La historia de este exquisito platillo se respalda en prácticas de aprovechamiento. La cocina china encontró en el arroz cocido del día anterior una manera ingeniosa de crear un nuevo y sabroso plato caliente. Algunos registros históricos sugieren que sus raíces se remontan a la dinastía Sui, que abarca entre los años 589 y 618 d.C. Una de las versiones más celebradas, el arroz frito de Yangzhou, cuenta con más de mil años de tradición en la provincia de Jiangsu.
Este plato destaca por su preparación cuidadosa y técnica. El arroz recién cocido tiende a ser demasiado húmedo y se pega en el wok, mientras que el arroz que ha reposado y se enfría permite que los granos se separen con mayor facilidad, un secreto clave en la elaboración del chǎofàn. La versión de Yangzhou es reconocida por su técnica precisa y la combinación equilibrada de ingredientes, en la que cada grano es perfectamente distinto y bañado sutilmente en salsa.
A lo largo de los años, el arroz frito se ha multiplicado en variantes por todo el mundo. En Perú se ha convertido en el famoso arroz chaufa; en Cuba y Puerto Rico, se han adaptado sus propias formas; en Japón se le conoce como chāhan, y en numerosos países ha encontrado un lugar en la oferta de restaurantes y comidas familiares.

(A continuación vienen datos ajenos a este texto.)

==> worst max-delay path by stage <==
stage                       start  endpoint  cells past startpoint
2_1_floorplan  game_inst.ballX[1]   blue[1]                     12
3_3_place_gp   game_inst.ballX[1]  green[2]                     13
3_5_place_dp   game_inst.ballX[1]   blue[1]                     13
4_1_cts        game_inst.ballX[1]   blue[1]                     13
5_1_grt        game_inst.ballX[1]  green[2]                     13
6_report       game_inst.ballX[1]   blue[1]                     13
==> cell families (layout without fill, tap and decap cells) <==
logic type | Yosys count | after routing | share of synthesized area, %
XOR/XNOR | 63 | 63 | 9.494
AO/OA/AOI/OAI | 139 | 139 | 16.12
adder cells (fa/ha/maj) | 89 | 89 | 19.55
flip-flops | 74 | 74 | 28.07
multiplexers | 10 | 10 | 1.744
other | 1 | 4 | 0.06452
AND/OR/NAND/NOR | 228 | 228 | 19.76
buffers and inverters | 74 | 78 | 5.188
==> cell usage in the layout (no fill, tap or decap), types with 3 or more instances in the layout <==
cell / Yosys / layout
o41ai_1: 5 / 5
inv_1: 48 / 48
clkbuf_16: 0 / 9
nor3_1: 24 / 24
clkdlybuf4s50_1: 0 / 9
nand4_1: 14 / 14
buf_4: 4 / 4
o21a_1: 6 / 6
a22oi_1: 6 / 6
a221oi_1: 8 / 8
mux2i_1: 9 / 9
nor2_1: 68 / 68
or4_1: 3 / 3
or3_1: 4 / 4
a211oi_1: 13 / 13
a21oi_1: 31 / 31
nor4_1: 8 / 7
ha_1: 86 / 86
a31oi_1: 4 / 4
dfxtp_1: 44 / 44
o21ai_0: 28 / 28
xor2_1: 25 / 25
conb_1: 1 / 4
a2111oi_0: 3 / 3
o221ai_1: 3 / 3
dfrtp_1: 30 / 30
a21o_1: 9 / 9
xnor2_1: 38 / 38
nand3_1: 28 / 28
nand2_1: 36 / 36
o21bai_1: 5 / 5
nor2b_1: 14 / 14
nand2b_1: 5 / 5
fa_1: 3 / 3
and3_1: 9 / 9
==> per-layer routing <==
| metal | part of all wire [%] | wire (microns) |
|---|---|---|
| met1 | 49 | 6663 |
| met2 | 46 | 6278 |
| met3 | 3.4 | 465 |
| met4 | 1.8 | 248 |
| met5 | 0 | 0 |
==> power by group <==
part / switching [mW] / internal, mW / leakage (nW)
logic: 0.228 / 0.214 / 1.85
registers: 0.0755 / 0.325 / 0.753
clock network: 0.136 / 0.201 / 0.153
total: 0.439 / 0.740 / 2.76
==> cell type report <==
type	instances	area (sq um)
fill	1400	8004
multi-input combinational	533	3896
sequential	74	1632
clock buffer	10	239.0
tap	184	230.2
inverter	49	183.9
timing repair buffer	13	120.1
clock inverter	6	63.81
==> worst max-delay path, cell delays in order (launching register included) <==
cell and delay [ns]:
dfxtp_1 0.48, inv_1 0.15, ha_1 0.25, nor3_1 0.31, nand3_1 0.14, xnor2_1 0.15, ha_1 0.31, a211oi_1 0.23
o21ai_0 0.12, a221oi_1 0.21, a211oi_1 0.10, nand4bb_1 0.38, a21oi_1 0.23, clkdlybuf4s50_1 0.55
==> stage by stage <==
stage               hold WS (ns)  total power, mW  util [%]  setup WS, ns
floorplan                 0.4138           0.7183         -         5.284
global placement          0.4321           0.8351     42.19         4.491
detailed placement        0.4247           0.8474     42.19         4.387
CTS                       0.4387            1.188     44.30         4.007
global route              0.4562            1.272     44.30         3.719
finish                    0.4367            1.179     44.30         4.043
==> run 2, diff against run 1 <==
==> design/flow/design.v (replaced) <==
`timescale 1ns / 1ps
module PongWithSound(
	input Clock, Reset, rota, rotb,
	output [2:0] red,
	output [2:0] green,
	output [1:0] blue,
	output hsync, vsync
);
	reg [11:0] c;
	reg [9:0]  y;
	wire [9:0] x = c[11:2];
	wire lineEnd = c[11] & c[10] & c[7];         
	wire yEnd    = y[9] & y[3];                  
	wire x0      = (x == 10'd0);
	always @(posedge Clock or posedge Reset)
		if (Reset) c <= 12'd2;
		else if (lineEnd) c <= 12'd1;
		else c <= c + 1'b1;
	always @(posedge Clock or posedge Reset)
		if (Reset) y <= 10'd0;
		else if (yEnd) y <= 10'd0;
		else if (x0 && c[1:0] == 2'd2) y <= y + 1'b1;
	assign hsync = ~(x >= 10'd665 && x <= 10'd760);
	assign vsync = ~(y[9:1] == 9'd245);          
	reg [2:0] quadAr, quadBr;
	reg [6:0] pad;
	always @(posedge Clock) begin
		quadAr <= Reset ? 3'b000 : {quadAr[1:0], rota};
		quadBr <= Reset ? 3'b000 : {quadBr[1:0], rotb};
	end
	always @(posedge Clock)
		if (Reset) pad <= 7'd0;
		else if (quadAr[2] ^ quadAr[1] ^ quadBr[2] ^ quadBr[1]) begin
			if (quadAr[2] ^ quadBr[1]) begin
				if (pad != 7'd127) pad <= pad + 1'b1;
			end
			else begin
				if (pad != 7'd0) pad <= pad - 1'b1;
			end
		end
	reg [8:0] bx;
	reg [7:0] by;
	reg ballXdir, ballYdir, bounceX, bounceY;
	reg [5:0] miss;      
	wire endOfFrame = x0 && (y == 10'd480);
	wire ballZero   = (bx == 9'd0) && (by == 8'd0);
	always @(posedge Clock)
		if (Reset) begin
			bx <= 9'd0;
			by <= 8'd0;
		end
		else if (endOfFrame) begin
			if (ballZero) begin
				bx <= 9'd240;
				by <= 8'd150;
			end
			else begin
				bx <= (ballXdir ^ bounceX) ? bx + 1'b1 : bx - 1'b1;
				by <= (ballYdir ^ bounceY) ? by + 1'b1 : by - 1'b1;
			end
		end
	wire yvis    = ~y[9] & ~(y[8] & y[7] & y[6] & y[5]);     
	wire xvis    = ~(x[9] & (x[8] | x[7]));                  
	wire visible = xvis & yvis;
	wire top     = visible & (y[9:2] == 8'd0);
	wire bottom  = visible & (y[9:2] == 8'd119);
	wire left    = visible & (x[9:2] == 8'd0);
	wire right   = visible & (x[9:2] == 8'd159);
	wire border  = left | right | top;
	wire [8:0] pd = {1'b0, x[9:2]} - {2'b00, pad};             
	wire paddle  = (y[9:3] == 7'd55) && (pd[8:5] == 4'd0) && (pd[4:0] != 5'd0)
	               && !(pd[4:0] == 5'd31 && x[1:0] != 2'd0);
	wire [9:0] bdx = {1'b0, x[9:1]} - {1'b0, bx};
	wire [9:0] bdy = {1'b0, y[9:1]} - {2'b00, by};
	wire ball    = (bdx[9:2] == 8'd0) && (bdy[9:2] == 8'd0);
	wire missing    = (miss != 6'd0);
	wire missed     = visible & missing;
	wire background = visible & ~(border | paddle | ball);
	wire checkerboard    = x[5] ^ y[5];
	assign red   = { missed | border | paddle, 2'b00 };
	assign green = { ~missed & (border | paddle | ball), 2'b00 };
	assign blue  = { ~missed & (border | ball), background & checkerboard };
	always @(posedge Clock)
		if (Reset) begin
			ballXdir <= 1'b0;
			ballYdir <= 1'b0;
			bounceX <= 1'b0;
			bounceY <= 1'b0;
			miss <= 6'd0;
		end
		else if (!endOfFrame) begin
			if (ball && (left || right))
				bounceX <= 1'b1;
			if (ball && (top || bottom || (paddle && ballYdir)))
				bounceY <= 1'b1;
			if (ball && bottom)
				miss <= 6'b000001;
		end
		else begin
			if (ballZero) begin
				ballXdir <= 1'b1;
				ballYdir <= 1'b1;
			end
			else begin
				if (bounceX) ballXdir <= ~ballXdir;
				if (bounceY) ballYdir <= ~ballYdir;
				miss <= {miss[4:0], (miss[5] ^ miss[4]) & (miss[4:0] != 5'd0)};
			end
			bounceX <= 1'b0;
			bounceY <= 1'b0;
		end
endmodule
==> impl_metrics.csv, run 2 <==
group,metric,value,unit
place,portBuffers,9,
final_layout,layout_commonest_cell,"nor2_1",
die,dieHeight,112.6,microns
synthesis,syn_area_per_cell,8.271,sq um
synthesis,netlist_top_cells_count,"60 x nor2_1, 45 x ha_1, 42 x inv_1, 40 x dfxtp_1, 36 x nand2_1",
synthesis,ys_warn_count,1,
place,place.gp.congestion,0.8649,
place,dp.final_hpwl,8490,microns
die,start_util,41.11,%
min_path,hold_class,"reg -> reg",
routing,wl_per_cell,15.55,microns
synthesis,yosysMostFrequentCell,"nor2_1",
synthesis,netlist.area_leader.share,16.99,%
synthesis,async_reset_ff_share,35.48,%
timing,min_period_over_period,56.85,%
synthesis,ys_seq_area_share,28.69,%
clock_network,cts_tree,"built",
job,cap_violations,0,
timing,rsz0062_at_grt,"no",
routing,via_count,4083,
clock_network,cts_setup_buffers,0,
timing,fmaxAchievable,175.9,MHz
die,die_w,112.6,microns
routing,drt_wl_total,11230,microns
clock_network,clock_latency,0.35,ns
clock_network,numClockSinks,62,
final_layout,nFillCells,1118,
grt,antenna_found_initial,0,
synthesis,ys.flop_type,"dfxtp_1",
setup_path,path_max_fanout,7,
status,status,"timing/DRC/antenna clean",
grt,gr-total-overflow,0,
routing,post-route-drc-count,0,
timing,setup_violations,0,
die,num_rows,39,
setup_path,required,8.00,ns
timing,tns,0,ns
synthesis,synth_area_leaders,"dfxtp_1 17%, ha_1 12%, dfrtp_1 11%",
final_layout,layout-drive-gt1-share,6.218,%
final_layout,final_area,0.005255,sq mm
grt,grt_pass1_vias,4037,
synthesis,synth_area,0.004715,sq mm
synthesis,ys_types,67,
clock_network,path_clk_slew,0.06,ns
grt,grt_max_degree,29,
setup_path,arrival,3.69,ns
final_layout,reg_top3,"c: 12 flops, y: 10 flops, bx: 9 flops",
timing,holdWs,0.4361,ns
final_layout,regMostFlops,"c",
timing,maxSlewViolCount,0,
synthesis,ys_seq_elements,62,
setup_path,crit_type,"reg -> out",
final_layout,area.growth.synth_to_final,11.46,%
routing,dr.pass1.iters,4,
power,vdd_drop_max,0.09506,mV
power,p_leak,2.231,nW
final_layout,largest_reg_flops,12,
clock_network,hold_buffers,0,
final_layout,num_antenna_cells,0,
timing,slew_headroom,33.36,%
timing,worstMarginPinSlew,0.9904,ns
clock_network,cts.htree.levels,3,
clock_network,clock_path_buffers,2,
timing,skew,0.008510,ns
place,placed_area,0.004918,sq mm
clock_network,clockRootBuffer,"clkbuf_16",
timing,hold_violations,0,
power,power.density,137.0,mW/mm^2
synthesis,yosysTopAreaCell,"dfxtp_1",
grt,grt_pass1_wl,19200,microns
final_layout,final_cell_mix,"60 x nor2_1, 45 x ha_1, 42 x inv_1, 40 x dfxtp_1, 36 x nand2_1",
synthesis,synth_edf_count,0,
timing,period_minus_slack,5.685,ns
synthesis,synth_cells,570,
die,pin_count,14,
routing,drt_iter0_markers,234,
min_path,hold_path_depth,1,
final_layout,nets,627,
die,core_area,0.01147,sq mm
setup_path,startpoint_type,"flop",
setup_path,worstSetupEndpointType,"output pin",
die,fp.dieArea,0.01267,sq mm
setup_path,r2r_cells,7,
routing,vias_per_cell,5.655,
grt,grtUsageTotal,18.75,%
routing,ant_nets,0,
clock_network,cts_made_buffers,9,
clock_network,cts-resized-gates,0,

El atractivo del arroz chino radica en su mezcla de texturas y sabores. El arroz agrega una base neutra y ligeramente tostada, mientras que el huevo aporta suavidad, las verduras frescura y dulzura, y la salsa de soya añade un toque de sal y umami. La clave está en la cocción en un wok, con un fuego alto que permita dorar adecuadamente los ingredientes. Importante también es cocinar cada componente por separado, comenzando por el huevo, seguido de la proteína y los vegetales, y finalmente, incorporando el arroz.
La versatilidad de este platillo lo posiciona como una opción rápida y económica que puede servir de plato principal o guarnición. Ideal para aprovechar las sobras de pollo o verduras, el arroz chino permite que cada familia construya su propia versión, adaptándose a las preferencias y disponibilidad de ingredientes.
Para quienes buscan recrear este manjar en casa, se sugiere usar tres tazas de arroz blanco cocido y frío como base. Otros ingredientes incluyen dos huevos, 250 gramos de pechuga de pollo en cubos, media taza de zanahoria y chícharos, cebollín, ajo picado y salsas de soya y ostión. Preparado en un wok caliente, este plato no solo captura la esencia de la tradición culinaria china, sino que también invita a cada cocinero a experimentar y personalizar a su gusto.
Así, el arroz chino perdura como uno de los platillos más queribles y disfrutados en diversas culturas, ofreciendo una experiencia gourmet accesible y adaptable.